Rules parents should set for their children:
- Do not give personal information to anyone.
- Do not agree to meet anyone in person you have met online.
- If anyone uses inappropriate language or asks you to do something you know is wrong, sign off quickly and tell your parents.
- Know that people you talk to online are not always who they say they are.
Tips for parents:
- Place the computer where the entire family has access and it is easily monitored by parents.
- Provide your child with a screen name that does not reveal information about the child's age or real name.
- Check your child's e-mail for inappropriate content.
- Learn about parental control software that is available to restrict your child's use online.
- Spend time online together. Make sure your children understand the potential dangers and how to avoid them.
There is nothing more precious than a newborn. As babies develop, so do their senses of wonder and curiosity.

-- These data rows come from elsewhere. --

interface sdd_out_if;
  logic               valid;
  logic               ready;
  logic [2:0]         kind;
  logic [3:0]         channel;
  logic signed [24:0] sample;
  logic [7:0]         year;
  logic [7:0]         month;
  logic [7:0]         day;
  logic [7:0]         hour;
  logic [7:0]         minute;
  logic [7:0]         second;
  logic               gps_locked;
  logic [6:0]         time_quality;

  modport source (output valid, output kind, output channel, output sample,
                  output year, output month, output day, output hour,
                  output minute, output second, output gps_locked,
                  output time_quality, input ready);
  modport sink (input valid, input kind, input channel, input sample,
                input year, input month, input day, input hour,
                input minute, input second, input gps_locked,
                input time_quality, output ready);
endinterface

`default_nettype wire

$ cat src/rtl/core/sdd_front.sv
`default_nettype none

module sdd_front #(
  parameter int CHANNELS = 16
) (
  input  wire               clk,
  input  wire               rst_n,
  sdd_in_if.sink            in_chan,
  input  sdd_pkg::cfg_t     cfg,
  input  sdd_pkg::q_status_t q_status,
  output logic              push,
  output sdd_pkg::job_t     job
);
  import sdd_pkg::*;

  phase_t     phase_r, phase_nxt;
  logic [2:0] idx_r, idx_nxt;
  logic [7:0] tb_r [8];
  logic [7:0] tb_nxt [8];
  logic [7:0] db_r [4];
  logic [7:0] db_nxt [4];
  logic [3:0] ch_r, ch_nxt;
  logic       tv_r, tv_nxt;

  logic       accept;
  logic [7:0] b;
  logic [7:0] ub;
  logic [4:0] limit;
  logic [2:0] seg_len;
  logic [7:0] end_byte;

  assign in_chan.ready = !q_status.full;
  assign accept = in_chan.valid && in_chan.ready;
  assign b = in_chan.rx_byte;
  assign ub = b - HDR_DATA_BASE;
  assign limit = (cfg.channel_count < 5'(CHANNELS)) ? cfg.channel_count : 5'(CHANNELS);
  assign seg_len = (cfg.sample_format == FMT_24) ? 3'd4 : 3'd3;

  always_ff @(posedge clk) begin
    if (!rst_n) begin
      phase_r <= PH_WAIT;
      idx_r   <= 3'd0;
      ch_r    <= 4'd0;
      tv_r    <= 1'b0;
    end else begin
      phase_r <= phase_nxt;
      idx_r   <= idx_nxt;
      ch_r    <= ch_nxt;
      tv_r    <= tv_nxt;
    end
  end

  always_ff @(posedge clk) begin
    tb_r <= tb_nxt;
    db_r <= db_nxt;
  end

  always_comb begin
    phase_nxt = phase_r;
    idx_nxt   = idx_r;
    ch_nxt    = ch_r;
    tv_nxt    = tv_r;
    tb_nxt    = tb_r;
    db_nxt    = db_r;
    push      = 1'b0;
    job       = '0;
    end_byte  = 8'd0;
    if (accept) begin
      unique case (phase_r)
        PH_TIME: begin
          tb_nxt[idx_r] = b;
          if (idx_r < 3'd7) begin
            idx_nxt = idx_r + 3'd1;
          end else begin
            phase_nxt = PH_WAIT;
            idx_nxt   = 3'd0;
            push      = 1'b1;
            if (b < TRAILER_MIN) begin
              job.kind = KIND_BAD_TIME;
            end else begin
              tv_nxt       = 1'b1;
              job.kind     = KIND_TIME;
              job.tbytes   = {tb_r[5], tb_r[4], tb_r[3], tb_r[2], tb_r[1], tb_r[0]};
              job.lock_bit = tb_r[6][5];
            end
          end
        end
        PH_DATA: begin
          db_nxt[idx_r[1:0]] = b;
          if (({1'b0, idx_r[1:0]} + 3'd1) < seg_len) begin
            idx_nxt = idx_r + 3'd1;
          end else begin
            // The segment ends here; its trailer sits at the last index of
            // the length that is in force now.
            phase_nxt   = PH_WAIT;
            idx_nxt     = 3'd0;
            push        = 1'b1;
            end_byte    = (cfg.sample_format == FMT_24) ? db_nxt[3] : db_nxt[2];
            job.channel = ch_r;
            if (end_byte < TRAILER_MIN) begin
              job.kind = KIND_BAD_DATA;
            end else begin
              job.kind = KIND_SAMPLE;
              job.fmt  = (cfg.sample_format == FMT_24 || cfg.sample_format == FMT_18) ?
                         cfg.sample_format : FMT_16;
              job.d0   = db_nxt[0];
              job.d1   = db_nxt[1];
              job.d2   = db_nxt[2];
              job.dend = end_byte;
            end
          end
        end
        PH_WAIT: begin
          if (b == HDR_TIME) begin
            phase_nxt = PH_TIME;
            idx_nxt   = 3'd0;
          end else if (tv_r || cfg.time_valid_init) begin
            if (b >= HDR_DATA_BASE && ub < {3'b000, limit}) begin
              ch_nxt    = ub[3:0];
              phase_nxt = PH_DATA;
              idx_nxt   = 3'd0;
            end else begin
              push        = 1'b1;
              job.kind    = KIND_UNKNOWN;
              job.channel = ub[3:0];
            end
          end
        end
        default: begin
          phase_nxt = PH_WAIT;
        end
      endcase
    end
  end

endmodule

`default_nettype wire

$ cat src/rtl/core/sdd_queue.sv
`default_nettype none

module sdd_queue (
  input  wire                 clk,
  input  wire                 rst_n,
  input  wire                 push,
  input  sdd_pkg::job_t       push_job,
  input  wire                 pop,
  output sdd_pkg::job_t       head,
  output sdd_pkg::q_status_t  status
);
  import sdd_pkg::*;

  localparam int PTR_W = (Q_DEPTH > 1) ? $clog2(Q_DEPTH) : 1;
  localparam int CNT_W = $clog2(Q_DEPTH + 1);

  job_t             mem_r [Q_DEPTH];
  logic [PTR_W-1:0] wr_ptr_r, wr_ptr_nxt;
  logic [PTR_W-1:0] rd_ptr_r, rd_ptr_nxt;
  logic [CNT_W-1:0] count_r, count_nxt;
  logic             do_push, do_pop;

  assign status.full  = (count_r == CNT_W'(Q_DEPTH));
  assign status.empty = (count_r == '0);
  assign do_push = push && !status.full;
  assign do_pop  = pop && !status.empty;
  assign head    = mem_r[rd_ptr_r];

  always_comb begin
    wr_ptr_nxt = wr_ptr_r;
    rd_ptr_nxt = rd_ptr_r;
    count_nxt  = count_r;
    if (do_push) begin
      wr_ptr_nxt = (wr_ptr_r == PTR_W'(Q_DEPTH - 1)) ? '0 : wr_ptr_r + PTR_W'(1);
    end
    if (do_pop) begin
      rd_ptr_nxt = (rd_ptr_r == PTR_W'(Q_DEPTH - 1)) ? '0 : rd_ptr_r + PTR_W'(1);
    end
    if (do_push && !do_pop) begin
      count_nxt = count_r + CNT_W'(1);
    end else if (do_pop && !do_push) begin
      count_nxt = count_r - CNT_W'(1);
    end
  end

  always_ff @(posedge clk) begin
    if (!rst_n) begin
      wr_ptr_r <= '0;
      rd_ptr_r <= '0;
      count_r  <= '0;
    end else begin
      wr_ptr_r <= wr_ptr_nxt;
      rd_ptr_r <= rd_ptr_nxt;
      count_r  <= count_nxt;
    end
  end

  always_ff @(posedge clk) begin
    if (do_push) begin
      mem_r[wr_ptr_r] <= push_job;
    end
  end

endmodule

`default_nettype wire

$ cat src/rtl/core/sdd_back.sv
`default_nettype none

module sdd_back (
  input  wire                 clk,
  input  wire                 rst_n,
  input  sdd_pkg::cfg_t       cfg,
  input  sdd_pkg::q_status_t  q_status,
  input  sdd_pkg::job_t       head,
  output logic                pop,
  sdd_out_if.source           out_chan
);
  import sdd_pkg::*;

  // GPS lock tracking.
  logic        lock_r, lock_nxt;
  logic [9:0]  cd_r, cd_nxt;
  logic [6:0]  q_r, q_nxt;

  // Output register.
  logic        valid_r, valid_nxt;
  kind_t       kind_r, kind_nxt;
  logic [3:0]  ch_r, ch_nxt;
  logic [24:0] sample_r, sample_nxt;
  logic [5:0][7:0] tb_r, tb_nxt;
  logic        locked_r, locked_nxt;
  logic [6:0]  qual_r, qual_nxt;

  logic [7:0]  lo, hi;
  logic [24:0] decoded;

  assign pop = !q_status.empty && (!valid_r || out_chan.ready);

  // Sample decode with the high-bit restore rules of each format.
  always_comb begin
    lo      = head.d0;
    hi      = head.d1;
    decoded = '0;
    unique case (head.fmt)
      FMT_24: begin
        lo      = head.d0 + {head.dend[0], 7'b0};
        hi      = head.d1 + {head.dend[1], 7'b0};
        decoded = {1'b0, head.d2, hi, lo} - (head.dend[2] ? 25'h0800000 : 25'h0);
      end
      FMT_18: begin
        lo      = head.d0 + {head.dend[0], 7'b0};
        hi      = head.d1 + {head.dend[1], 7'b0};
        decoded = {9'b0, hi, lo} + (head.dend[2] ? 25'h0010000 : 25'h0)
                  - (head.dend[3] ? 25'h0020000 : 25'h0);
      end
      default: begin
        if (head.dend == END_LO_FIX || head.dend == END_BOTH_FIX) begin
          lo = head.d0 + 8'h80;
        end
        if (head.dend == END_HI_FIX || head.dend == END_BOTH_FIX) begin
          hi = head.d1 + 8'h80;
        end
        decoded = {{9{hi[7]}}, hi, lo};
      end
    endcase
  end

  always_comb begin
    lock_nxt   = lock_r;
    cd_nxt     = cd_r;
    q_nxt      = q_r;
    valid_nxt  = valid_r;
    kind_nxt   = kind_r;
    ch_nxt     = ch_r;
    sample_nxt = sample_r;
    tb_nxt     = tb_r;
    locked_nxt = locked_r;
    qual_nxt   = qual_r;
    if (out_chan.ready) begin
      valid_nxt = 1'b0;
    end
    if (pop) begin
      valid_nxt  = 1'b1;
      kind_nxt   = head.kind;
      ch_nxt     = '0;
      sample_nxt = '0;
      tb_nxt     = '0;
      locked_nxt = 1'b0;
      qual_nxt   = '0;
      unique case (head.kind) inside
        KIND_SAMPLE: begin
          ch_nxt     = head.channel;
          sample_nxt = decoded;
        end
        KIND_UNKNOWN, KIND_BAD_DATA: begin
          ch_nxt = head.channel;
        end
        KIND_TIME: begin
          if (head.lock_bit && !lock_r) begin
            lock_nxt = 1'b1;
            q_nxt    = QUALITY_LOCKED;
            cd_nxt   = {1'b0, cfg.countdown_load};
          end
          if (cd_nxt == 10'd0) begin
            lock_nxt = 1'b0;
            q_nxt    = cfg.unlock_quality;
          end
          // The countdown stops once it has gone negative.
          if (!cd_nxt[9]) begin
            cd_nxt = cd_nxt - 10'd1;
          end
          tb_nxt     = head.tbytes;
          locked_nxt = lock_nxt;
          qual_nxt   = q_nxt;
        end
        default: begin
        end
      endcase
    end
  end

  always_ff @(posedge clk) begin
    if (!rst_n) begin
      lock_r  <= 1'b0;
      cd_r    <= COUNTDOWN_RESET;
      q_r     <= '0;
      valid_r <= 1'b0;
    end else begin
      lock_r  <= lock_nxt;
      cd_r    <= cd_nxt;
      q_r     <= q_nxt;
      valid_r <= valid_nxt;
    end
  end

  always_ff @(posedge clk) begin
    kind_r   <= kind_nxt;
    ch_r     <= ch_nxt;
    sample_r <= sample_nxt;
    tb_r     <= tb_nxt;
    locked_r <= locked_nxt;
    qual_r   <= qual_nxt;
  end

  assign out_chan.valid        = valid_r;
  assign out_chan.kind         = kind_r;
  assign out_chan.channel      = ch_r;
  assign out_chan.sample       = signed'(sample_r);
  assign out_chan.year         = tb_r[0];
  assign out_chan.month        = tb_r[1];
  assign out_chan.day          = tb_r[2];
  assign out_chan.hour         = tb_r[5];
  assign out_chan.minute       = tb_r[4];
  assign out_chan.second       = tb_r[3];
  assign out_chan.gps_locked   = locked_r;
  assign out_chan.time_quality = qual_r;

endmodule

`default_nettype wire

$ cat src/rtl/core/digitizer_segment_deframer.sv
// Segment deframer for a byte-wide digitizer serial link.
// in_chan carries one received byte per item (valid/ready). out_chan carries
// one result item per completed segment or rejected header: a decoded sample,
// a time record with GPS lock state, an unknown header, or a bad segment.
// Bytes that only extend a segment, or headers dropped before time is valid,
// give no result.
// The block takes one byte per cycle while the queue has room. The framer
// pushes each classified segment into a two-entry queue, and the decoder
// pops it from there and fills the output register.
// When the receiver stalls, the output register holds its item, the queue
// fills behind it, and in_chan.ready drops once the queue is full; it rises
// again in the cycle after the receiver takes an item.
// Synchronous reset clears the framer to hunting for a header, empties the
// queue and output, drops lock and quality to zero and reloads the countdown
// to 360. Configuration goes through cfg_we/cfg_index/cfg_data; the user
// must write it while no item is in flight; the block does not enforce it.
`default_nettype none

module digitizer_segment_deframer #(
  parameter int CHANNELS = 16
) (
  input  wire                              clk,
  input  wire                              rst_n,
  sdd_in_if.sink                           in_chan,
  sdd_out_if.source                        out_chan,
  input  wire                              cfg_we,
  input  wire [sdd_pkg::CFG_IDX_W-1:0]     cfg_index,
  input  wire [sdd_pkg::CFG_DATA_W-1:0]    cfg_data
);
  import sdd_pkg::*;

  cfg_t      cfg_r, cfg_nxt;
  q_status_t q_status;
  job_t      push_job;
  job_t      head;
  logic      push;
  logic      pop;

  always_comb begin
    cfg_nxt = cfg_r;
    if (cfg_we) begin
      unique case (cfg_index)
        CFG_SAMPLE_FORMAT:   cfg_nxt.sample_format   = cfg_data[1:0];
        CFG_CHANNEL_COUNT:   cfg_nxt.channel_count   = cfg_data[4:0];
        CFG_TIME_VALID_INIT: cfg_nxt.time_valid_init = cfg_data[0];
        CFG_COUNTDOWN_LOAD:  cfg_nxt.countdown_load  = cfg_data[8:0];
        CFG_UNLOCK_QUALITY:  cfg_nxt.unlock_quality  = cfg_data[6:0];
        default: begin
        end
      endcase
    end
  end

  always_ff @(posedge clk) begin
    if (!rst_n) begin
      cfg_r.sample_format   <= FMT_24;
      cfg_r.channel_count   <= 5'd3;
      cfg_r.time_valid_init <= 1'b0;
      cfg_r.countdown_load  <= 9'd360;
      cfg_r.unlock_quality  <= 7'd10;
    end else begin
      cfg_r <= cfg_nxt;
    end
  end

  sdd_front #(
    .CHANNELS (CHANNELS)
  ) u_front (
    .clk      (clk),
    .rst_n    (rst_n),
    .in_chan  (in_chan),
    .cfg      (cfg_r),
    .q_status (q_status),
    .push     (push),
    .job      (push_job)
  );

  sdd_queue u_queue (
    .clk      (clk),
    .rst_n    (rst_n),
    .push     (push),
    .push_job (push_job),
    .pop      (pop),
    .head     (head),
    .status   (q_status)
  );

  sdd_back u_back (
    .clk      (clk),
    .rst_n    (rst_n),
    .cfg      (cfg_r),
    .q_status (q_status),
    .head     (head),
    .pop      (pop),
    .out_chan (out_chan)
  );

endmodule

`default_nettype wire

$ cat src/flat_wrapper.sv
// flat-port wrapper written by rule: the top's interface ports become plain ports
module digitizer_segment_deframer_flat import sdd_pkg::*;
#(
  parameter int CHANNELS = 16
)
  (clk, rst_n, cfg_we, cfg_index, cfg_data, in_chan_valid, in_chan_rx_byte, in_chan_ready, out_chan_valid, out_chan_kind, out_chan_channel, out_chan_sample, out_chan_year, out_chan_month, out_chan_day, out_chan_hour, out_chan_minute, out_chan_second, out_chan_gps_locked, out_chan_time_quality, out_chan_ready);
  sdd_in_if in_chan_i ();
  sdd_out_if out_chan_i ();
  input  wire clk;
  input  wire rst_n;
  input  wire cfg_we;
  input  wire [sdd_pkg::CFG_IDX_W-1:0] cfg_index;
  input  wire [sdd_pkg::CFG_DATA_W-1:0] cfg_data;
  input wire logic [$bits(in_chan_i.valid)-1:0] in_chan_valid;
  input wire logic [$bits(in_chan_i.rx_byte)-1:0] in_chan_rx_byte;
  output wire logic [$bits(in_chan_i.ready)-1:0] in_chan_ready;
  output wire logic [$bits(out_chan_i.valid)-1:0] out_chan_valid;
  output wire logic [$bits(out_chan_i.kind)-1:0] out_chan_kind;
  output wire logic [$bits(out_chan_i.channel)-1:0] out_chan_channel;
  output wire logic [$bits(out_chan_i.sample)-1:0] out_chan_sample;
  output wire logic [$bits(out_chan_i.year)-1:0] out_chan_year;
  output wire logic [$bits(out_chan_i.month)-1:0] out_chan_month;
  output wire logic [$bits(out_chan_i.day)-1:0] out_chan_day;
  output wire logic [$bits(out_chan_i.hour)-1:0] out_chan_hour;
  output wire logic [$bits(out_chan_i.minute)-1:0] out_chan_minute;
  output wire logic [$bits(out_chan_i.second)-1:0] out_chan_second;
  output wire logic [$bits(out_chan_i.gps_locked)-1:0] out_chan_gps_locked;
  output wire logic [$bits(out_chan_i.time_quality)-1:0] out_chan_time_quality;
  input wire logic [$bits(out_chan_i.ready)-1:0] out_chan_ready;
  assign in_chan_i.valid = in_chan_valid;
  assign in_chan_i.rx_byte = in_chan_rx_byte;
  assign in_chan_ready = in_chan_i.ready;
  assign out_chan_valid = out_chan_i.valid;
  assign out_chan_kind = out_chan_i.kind;
  assign out_chan_channel = out_chan_i.channel;
  assign out_chan_sample = out_chan_i.sample;
  assign out_chan_year = out_chan_i.year;
  assign out_chan_month = out_chan_i.month;
  assign out_chan_day = out_chan_i.day;
  assign out_chan_hour = out_chan_i.hour;
  assign out_chan_minute = out_chan_i.minute;
  assign out_chan_second = out_chan_i.second;
  assign out_chan_gps_locked = out_chan_i.gps_locked;
  assign out_chan_time_quality = out_chan_i.time_quality;
  assign out_chan_i.ready = out_chan_ready;
  digitizer_segment_deframer #(.CHANNELS(CHANNELS)) u_core (.clk(clk), .rst_n(rst_n), .in_chan(in_chan_i), .out_chan(out_chan_i), .cfg_we(cfg_we), .cfg_index(cfg_index), .cfg_data(cfg_data));
endmodule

Here are a few ways you can protect your infant:
- Make sure the space between crib bars is no more than 2 3/8 inches.
- Cribs should not have knobs or posts that stick up more than a half-inch. If clothing catches on these the baby could choke or suffocate.
- Make sure you can place two fingers between the mattress and the crib frame on all sides.

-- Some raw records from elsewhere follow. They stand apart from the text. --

===== config.mk =====
export PLATFORM = sky130hd
export DESIGN_NAME = grid_dda_column_raycaster
export DESIGN_NICKNAME = d
export VERILOG_FILES = /design/src/hw/rtl/gdda_pkg.sv /design/src/hw/rtl/gdda_mem.sv /design/src/hw/rtl/gdda_div.sv /design/src/hw/rtl/grid_dda_column_raycaster.sv
export SDC_FILE = /design/constraint.sdc
export NUM_CORES = 2
export LEC_CHECK = 0
export BUFFER_PORTS_ARGS = -buffer_cell sky130_fd_sc_hd__buf_4
export CAP_MARGIN = 20
export CORE_UTILIZATION = 35
export CTS_BUF_LIST = sky130_fd_sc_hd__clkbuf_4 sky130_fd_sc_hd__clkbuf_8
export CTS_CLUSTER_SIZE = 30
export DETAILED_ROUTE_END_ITERATION = 8
export PLACE_DENSITY = 0.47
export SLEW_MARGIN = 20
export SYNTH_ARGS = -nofsm -noshare
export SYNTH_HDL_FRONTEND = slang
export SYNTH_SLANG_ARGS = --single-unit

===== constraint.sdc =====
create_clock -name i_clk -period 15.3 [get_ports i_clk]
set_input_delay 3.06 -clock i_clk [delete_from_list [all_inputs] [get_ports i_clk]]
set_output_delay 3.06 -clock i_clk [all_outputs]
set_load 0.1 [all_outputs]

- Crib rails should require two movements to be moved down. This ensures an infant cannot put it down accidentally while playing.
- Do not hang toys in the crib.
- Place the crib away from electrical outlets, even if they are covered.
- Check for loose nuts and bolts on the crib.
- Make sure the mesh on the playpen is small enough that a button cannot get caught in the holes. Holes should be less than one-quarter inch.
- Do not leave small objects lying about.
- Walkers are considered a risk, but if you allow your baby to use one, stay with the child at all times.
- Be aware that anything painted more than 20 years ago might have lead in it. Lead in paint causes serious nerve and brain damage to infants and small children.
Here are some tips for keeping your children safe while playing outdoors:
- Play areas should be fenced with no access to roads or bodies of water.
- Play areas should not have places where children can become trapped, such as old refrigerators, cars or under buildings.
- Play areas should not have piles of firewood, debris or anything that attracts snakes, bugs or other vermin.
- Play areas should be void of electrical equipment, such as air conditioners, and lawn equipment, such as mowers.
- Play areas should be checked for poisonous plants.
- Play equipment, such as swings, should be checked for sharp edges or bolts sticking out and should not have any V-shaped bars, which might trap a child by the foot or neck. S-hooks on the equipment should be completely closed. Distance between fences and the front and back of swings, slides or other playground equipment should be far enough that the child will not be injured when jumping off.
- Keep pets and trash out of sandboxes, and keep them covered to avoid heat buildup.
- Never leave a small child unattended.
When you answer the phone and the person on the other end has a deal that is too good to be true, it is just that.
Consumers lose an estimated $100 billion annually to scams and frauds, $40 billion of which is perpetrated over the telephone and through the mail.
- Never give personal information, such as credit card, bank account or Social Security numbers, to someone calling you on the phone.
- Never agree to send a stranger a check or cash by overnight delivery, wire or courier.
- Be careful returning phone calls to those wishing to sell or give you something. Calls made to 900 numbers can be very costly.
- Request mailed information from charities to which you might consider making a donation.
- Do not enter contests that require money sent with the entry.